La preocupación por la inmigración es cada vez mayor y no es para menos a la vista del ascenso exponencial en los últimos 20 años. Lamentablemente, este tema se ha convertido —lo vemos en España y en nuestros vecinos europeos o en la precampaña norteamericana— en el campo de batalla de las agendas políticas, porque electoralmente es rentable. Dependiendo de dónde se coloque el foco del debate, ya sea en la seguridad, en la economía o en la mano de obra, empatizamos con unas u otras políticas más severas o más buenistas. Pero resulta absurdo querer solucionar un problema de dimensión global con reglas estrictamente locales, de la misma manera que las declaraciones de los políticos en un sentido o en otro no son las que, respectivamente, motivan el efecto llamada o desincentivan la migración. Los movimientos migratorios tienen unas causas que están muy por encima de lo que pueda decir un gobierno o la oposición. El hambre, la guerra, persecuciones religiosas… y, en definitiva, la desesperación, es lo que lleva a salir y cruzar en una patera o a nado, si es necesario.
La globalización no solo ha supuesto la liberalización y apertura de capitales y productos en todo el mundo, sino también de personas. Al igual que el comercio mundial se ha multiplicado en las últimas décadas, también se ha producido un geométrico crecimiento en la salida de millones de personas que huyen de la miseria y la penuria.

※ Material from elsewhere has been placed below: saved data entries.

Source: an optimization exercise on an open RTL-to-GDS flow (aim: small area, a short achievable clock period and few clock cycles per item). Production flows keep margins and buffers that such runs may drop.
Function was checked by simulation only, so behaviour that the tests miss may differ from the original.

// ntc_temp
module ntc_temp (
    input  wire        clk,
    input  wire        rst,
    input  wire        start,
    input  wire [15:0] vref,
    input  wire [15:0] vntc,
    input  wire [31:0] toff,
    output wire        ready,
    output wire        done,
    output reg         err,
    output wire [31:0] result
);
For scale: roughly 2000 cells after synthesis, about 160 flip-flops, about 100 I/O pins.
Settings: LEC_CHECK=0, ABC_CLOCK_PERIOD_IN_PS=5000, CAP_MARGIN=20, CORE_MARGIN=2, CORE_UTILIZATION=40, PLACE_DENSITY=0.6, SETUP_SLACK_MARGIN=5, SLEW_MARGIN=20; clock period 11.0 ns.
run.sh (not shown) runs the stock make flow with config.mk's settings and CLKGATE_MAP_FILE= SYNTH_SCRIPT=/design/flow/synth_recipe.tcl, a recipe that flattens the netlist after the stock synthesis.
Testbench counts at the start, summed over its fixed seeds: cycles 74,047, items 1,600.
Next try:
Settings changed: ABC_CLOCK_PERIOD_IN_PS 5000 to default, SETUP_SLACK_MARGIN 5 to default.
After rerunning:
- The new run ran to the end with no violations
- worst setup slack got worse by 2.0 ns
- cell area went down by about a fifth
- wire length shrinks by about a fifth
- non-clock buffer count came out lower by 193
- maximum frequency decreases by about a fifth


The RTL this note starts from:
==> flow/design.v <==
module ntc_temp (
    input  wire        clk,
    input  wire        rst,
    input  wire        start,
    input  wire [15:0] vref,
    input  wire [15:0] vntc,
    input  wire [31:0] toff,
    output wire        ready,
    output wire        done,
    output reg         err,
    output reg  [31:0] result
);
    localparam [2:0] S_IDLE = 3'd0, S_NORM = 3'd1, S_LN = 3'd2, S_DIV = 3'd3, S_FIN = 3'd4, S_DONE = 3'd5;
    localparam [36:0] K1M  = 37'd45713176761;    
    localparam [36:0] LN2  = 37'd2977044472;     
    localparam [36:0] NLN2 = ~LN2 + 37'd1;       
    localparam [37:0] NC273 = ~38'd17901158 + 38'd1;   
    reg  [2:0]  state;
    reg  [4:0]  k;
    reg  [37:0] g;         
    reg  [15:0] t;
    reg  [36:0] acc;       
    reg  [13:0] q;         
    wire [29:0] qq = {t, q};
    wire is_idle = (state == S_IDLE);
    wire is_norm = (state == S_NORM);
    wire is_ln   = (state == S_LN);
    wire is_div  = (state == S_DIV);
    wire is_fin  = (state == S_FIN);
    wire is_done = (state == S_DONE);
    assign ready = is_idle | is_done;
    assign done  = is_done;
    wire a_zero = (g[32:17] == 16'd0);
    wire b_zero = (t == 16'd0);
    wire a_n    = g[32];
    wire b_n    = t[15];
    wire init   = is_norm & a_n & b_n;
    wire a_ge_b = (g[32:17] >= t);
    function [36:0] lnc;
        input [4:0] kk;
        begin
            case (kk)
                5'd0:  lnc = 37'd2977044472;
                5'd1:  lnc = 37'd1741459379;
                5'd2:  lnc = 37'd958394255;
                5'd3:  lnc = 37'd505874286;
                5'd4:  lnc = 37'd260380768;
                5'd5:  lnc = 37'd132163268;
                5'd6:  lnc = 37'd66589974;
                5'd7:  lnc = 37'd33424039;
                5'd8:  lnc = 37'd16744533;
                5'd9:  lnc = 37'd8380427;
                5'd10: lnc = 37'd4192257;
                5'd11: lnc = 37'd2096640;
                5'd12: lnc = 37'd1048448;
                5'd13: lnc = 37'd524256;
                5'd14: lnc = 37'd262136;
                5'd15: lnc = 37'd131070;
                default: lnc = 37'd1 << (6'd32 - {1'b0, kk});
            endcase
        end
    endfunction
    reg [4:0] kstop;
    always @(*) begin
        casez (acc[36:29])
            8'b1???????: kstop = 5'd16;
            8'b011?????: kstop = 5'd17;
            8'b010?????: kstop = 5'd18;
            8'b0011????: kstop = 5'd19;
            8'b0010????: kstop = 5'd20;
            8'b00011???: kstop = 5'd21;
            8'b00010???: kstop = 5'd22;
            8'b000011??: kstop = 5'd23;
            8'b000010??: kstop = 5'd24;
            8'b0000011?: kstop = 5'd25;
            8'b0000010?: kstop = 5'd27;
            8'b00000011: kstop = 5'd28;
            8'b00000010: kstop = 5'd29;
            default:     kstop = 5'd30;
        endcase
    end
    wire last = is_ln & (k >= kstop);
    reg [37:0] rem0;
    reg [6:0]  mark;
    always @(*) begin
        if      (acc >= 37'd56908316672) begin rem0 = 38'd113413980160; mark = 7'b1000000; end
        else if (acc >= 37'd28454158336) begin rem0 = 38'd56706990080;  mark = 7'b0100000; end
        else if (acc >= 37'd14227079168) begin rem0 = 38'd28353495040;  mark = 7'b0010000; end
        else if (acc >= 37'd7113539584)  begin rem0 = 38'd14176747520;  mark = 7'b0001000; end
        else if (acc >= 37'd3556769792)  begin rem0 = 38'd7088373760;   mark = 7'b0000100; end
        else if (acc >= 37'd1778384896)  begin rem0 = 38'd3544186880;   mark = 7'b0000010; end
        else                             begin rem0 = 38'd1772093440;   mark = 7'b0000001; end
    end
    wire [37:0] sh  = (k[4] == 1'b0) ? (g >> k[3:0]) : 38'd0;
    wire [37:0] cen = 38'd1 << (5'd31 - k);
    wire [37:0] x2  = (is_ln | is_norm) ? sh :
                      is_div ? ~cen :
                      {8'd0, qq};
    wire [37:0] m   = is_div ? {1'b0, acc} :
                      is_fin ? {6'd0, result} :
                      (is_ln | a_ge_b) ? {4'd0, t, 18'd0} : {5'd0, t, 17'd0};
    wire [37:0] mn  = ~m;
    wire [37:0] sv  = g ^ x2 ^ mn;
    wire [37:0] cv  = (g & x2) | (g & mn) | (x2 & mn);
    wire [37:0] s   = sv + {cv[36:0], is_div} + 38'd1;
    wire        take = ~s[37];
    wire [36:0] acc_add = acc + ((is_norm & ~init) ? (a_n ? LN2 : NLN2) : lnc(k));
    always @(posedge clk) begin
        if (rst) begin
            state <= S_IDLE;
        end else begin
            case (state)
                S_IDLE, S_DONE: state <= start ? S_NORM : S_IDLE;
                S_FIN: state <= S_DONE;
                S_NORM: begin
                    if (a_zero | b_zero) begin
                        err   <= 1'b1;
                        state <= S_DONE;
                    end else if (init) begin
                        state <= S_LN;
                    end
                end
                S_LN:  if (last) state <= S_DIV;
                S_DIV: if (qq[29]) begin
                    err   <= 1'b0;
                    state <= S_FIN;
                end
                default: state <= S_IDLE;
            endcase
        end
    end
    always @(posedge clk) begin
        if (ready)
            g <= {5'd0, vntc, 17'd0};
        else if (last)
            g <= rem0;
        else if (is_div & qq[29])
            g <= NC273;
        else if (is_norm & ~init) begin
            if (~a_n) g <= {g[36:0], 1'b0};
        end else if (take | init)
            g <= {s[36:0], 1'b0};
        else
            g <= {g[36:0], 1'b0};
        if (ready)
            t <= vref;
        else if (init)
            t <= g[32:17];
        else if (last)
            t <= 16'd0;
        else if ((is_norm & ~b_n) | is_div)
            t <= {t[14:0], is_div & q[13]};
        if (ready)
            acc <= K1M;
        else if ((is_norm & ~init & (a_n ^ b_n)) | (init & a_ge_b) | (is_ln & take))
            acc <= acc_add;
        if (ready)
            k <= 5'd0;
        else if (init | (is_ln & ~last))
            k <= k + 5'd1;
        if (last)
            q <= {7'd0, mark};
        else
            q <= {q[12:0], take & is_div};
        if (ready)
            result <= toff;
        else if (is_fin)
            result <= s[31:0];
    end
endmodule
Settings: LEC_CHECK=0, CAP_MARGIN=20, CORE_MARGIN=2, CORE_UTILIZATION=40, PLACE_DENSITY=0.6, SETUP_SLACK_MARGIN=5, SLEW_MARGIN=20, TNS_END_PERCENT=5; clock period 11.0 ns.
The starting point completed without violations.
Testbench counts at the start, summed over its fixed seeds: cycles 75,647, items 1,600.
Edit:
==> flow/flow/run.sh (new file) <==
#!/bin/bash
# Own flow: the standard layout (standard.sh) unchanged, except that the
# port buffers that global placement inserts on every input and output are
# the smallest buffer (buf_1) instead of the resizer's default pick.
set -euo pipefail
sed 's|"\${@:-finish}"|"BUFFER_PORTS_ARGS=-buffer_cell sky130_fd_sc_hd__buf_1" "${@:-finish}"|' standard.sh > standard_buf.sh
grep -q "BUFFER_PORTS_ARGS" standard_buf.sh
bash standard_buf.sh finish > flow_make.log 2>&1
==> flow/standard.sh (new file) <==
#!/bin/bash
# synth_recipe.tcl (not shown) runs the flow's synth.tcl, then flattens the netlist and writes it again
# the make line also repeats each setting of config.mk as NAME=value (left out here)
make -C /OpenROAD-flow-scripts/flow DESIGN_CONFIG=/design/flow/config.mk WORK_HOME=/design/flow/orfs CLKGATE_MAP_FILE= SYNTH_SCRIPT=/design/flow/synth_recipe.tcl "${@:-finish}"
- CORE_UTILIZATION: 40 -> 50
- CTS_BUF_LIST: unset -> sky130_fd_sc_hd__clkbuf_8
- PLACE_DENSITY: 0.6 -> 0.75
- TNS_END_PERCENT: 5 -> unset
removed: flow/run.sh
What happened: Routed wire length shrinks by 6.7%; register-to-register slack gets worse by 0.04 ns; worst hold slack gains 0.0037 ns.
Edit:
==> flow/flow/run.sh (replaced) <==
#!/bin/bash
set -euo pipefail
MARGIN=${MARGIN:-7}
sed "s/SETUP_SLACK_MARGIN=5/SETUP_SLACK_MARGIN=${MARGIN}/" standard.sh > standard_margin.sh
grep -q "SETUP_SLACK_MARGIN=${MARGIN}" standard_margin.sh
bash standard_margin.sh finish > flow_make.log 2>&1
- CTS_BUF_LIST: sky130_fd_sc_hd__clkbuf_8 -> unset
- PLACE_DENSITY: 0.75 -> 0.8
The changed run finished clean.
Wire length came out higher by 19%.
Worst hold slack stays flat.
Worst setup slack improved by 0.11 ns.
Flip-flop and latch count is unchanged.
Via count goes up by 9.5%.
Register-to-register slack improved by 0.11 ns.
Global-route usage climbs by 5.6 points.
Edit:
==> flow/run.sh (new file) <==
#!/bin/bash
# synth_recipe.tcl (not shown) runs the flow's synth.tcl, then flattens the netlist and writes it again
# the make line also repeats each setting of config.mk as NAME=value (left out here)
make -C /OpenROAD-flow-scripts/flow DESIGN_CONFIG=/design/flow/config.mk WORK_HOME=/design/flow/orfs CLKGATE_MAP_FILE= SYNTH_SCRIPT=/design/flow/synth_recipe.tcl finish
- ABC_AREA: unset -> 1
- CORE_UTILIZATION: 50 -> 40
- CTS_BUF_LIST: unset -> sky130_fd_sc_hd__clkbuf_8
- PLACE_DENSITY: 0.8 -> 0.6
removed: flow/flow/run.sh
removed: flow/standard.sh
Result: Global-route usage is lower by 4.1 points; setup slack is better by 0.026 ns; die area is higher by 34%; core utilization is lower by 22 points; count of clock-buffer cells in the layout stays the same; routed wire length is higher by 15%; synthesized cell count is higher by 33%.

-- static timing again, ports no longer ideal --
Ports are ideal in the flow. The routed layouts listed here were re-timed in OpenROAD.
Step 1, drivers: a clkbuf_16 drives clk and a buf_2 each remaining input, both assumed.
Step 2 also shifts input and output timing later by t, the mid clock arrival at the registers, as if the neighbouring blocks saw the same clock.
a / b / c = ideal ports / drivers / drivers and shift; a / b = the first two.
| run | shift t [ns] | setup WS [ns] | worst data-port slew with drivers (ns) |
|---|---|---|---|
| the first run of note 1 | 0.512 | 3.480 / 3.424 / 3.936 | 0.05 |
| the second run of note 1 | 0.514 | 1.518 / 1.464 / 1.979 | 0.06 |
| the first run of note 2 | 0.557 | 5.101 / 5.101 / 5.101 | 0.05 |
| the second run of note 2 | 0.565 | 5.063 / 5.063 / 5.063 | 0.05 |
| the third run of note 2 | 0.531 | 5.168 / 5.168 / 5.168 | 0.05 |
| the fourth run of note 2 | 0.625 | 5.194 / 5.194 / 5.194 | 0.06 |
After both steps setup and hold are still met in every run listed.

Aunque la solución es compleja, la alternativa es clara: o se favorece que los países generen un comercio y una economía que les permita subsistir sacando sus productos al mercado o, en caso contrario, son las propias gentes las que tienen que salir para sobrevivir. Por supuesto que deben adoptarse decisiones a nivel local, pero en la medida en que no se haga el esfuerzo de elevar el asunto a un debate supraestatal no se resolverá una cuestión que, a lo sumo, no hará más que trasladar el problema de una ruta a otra.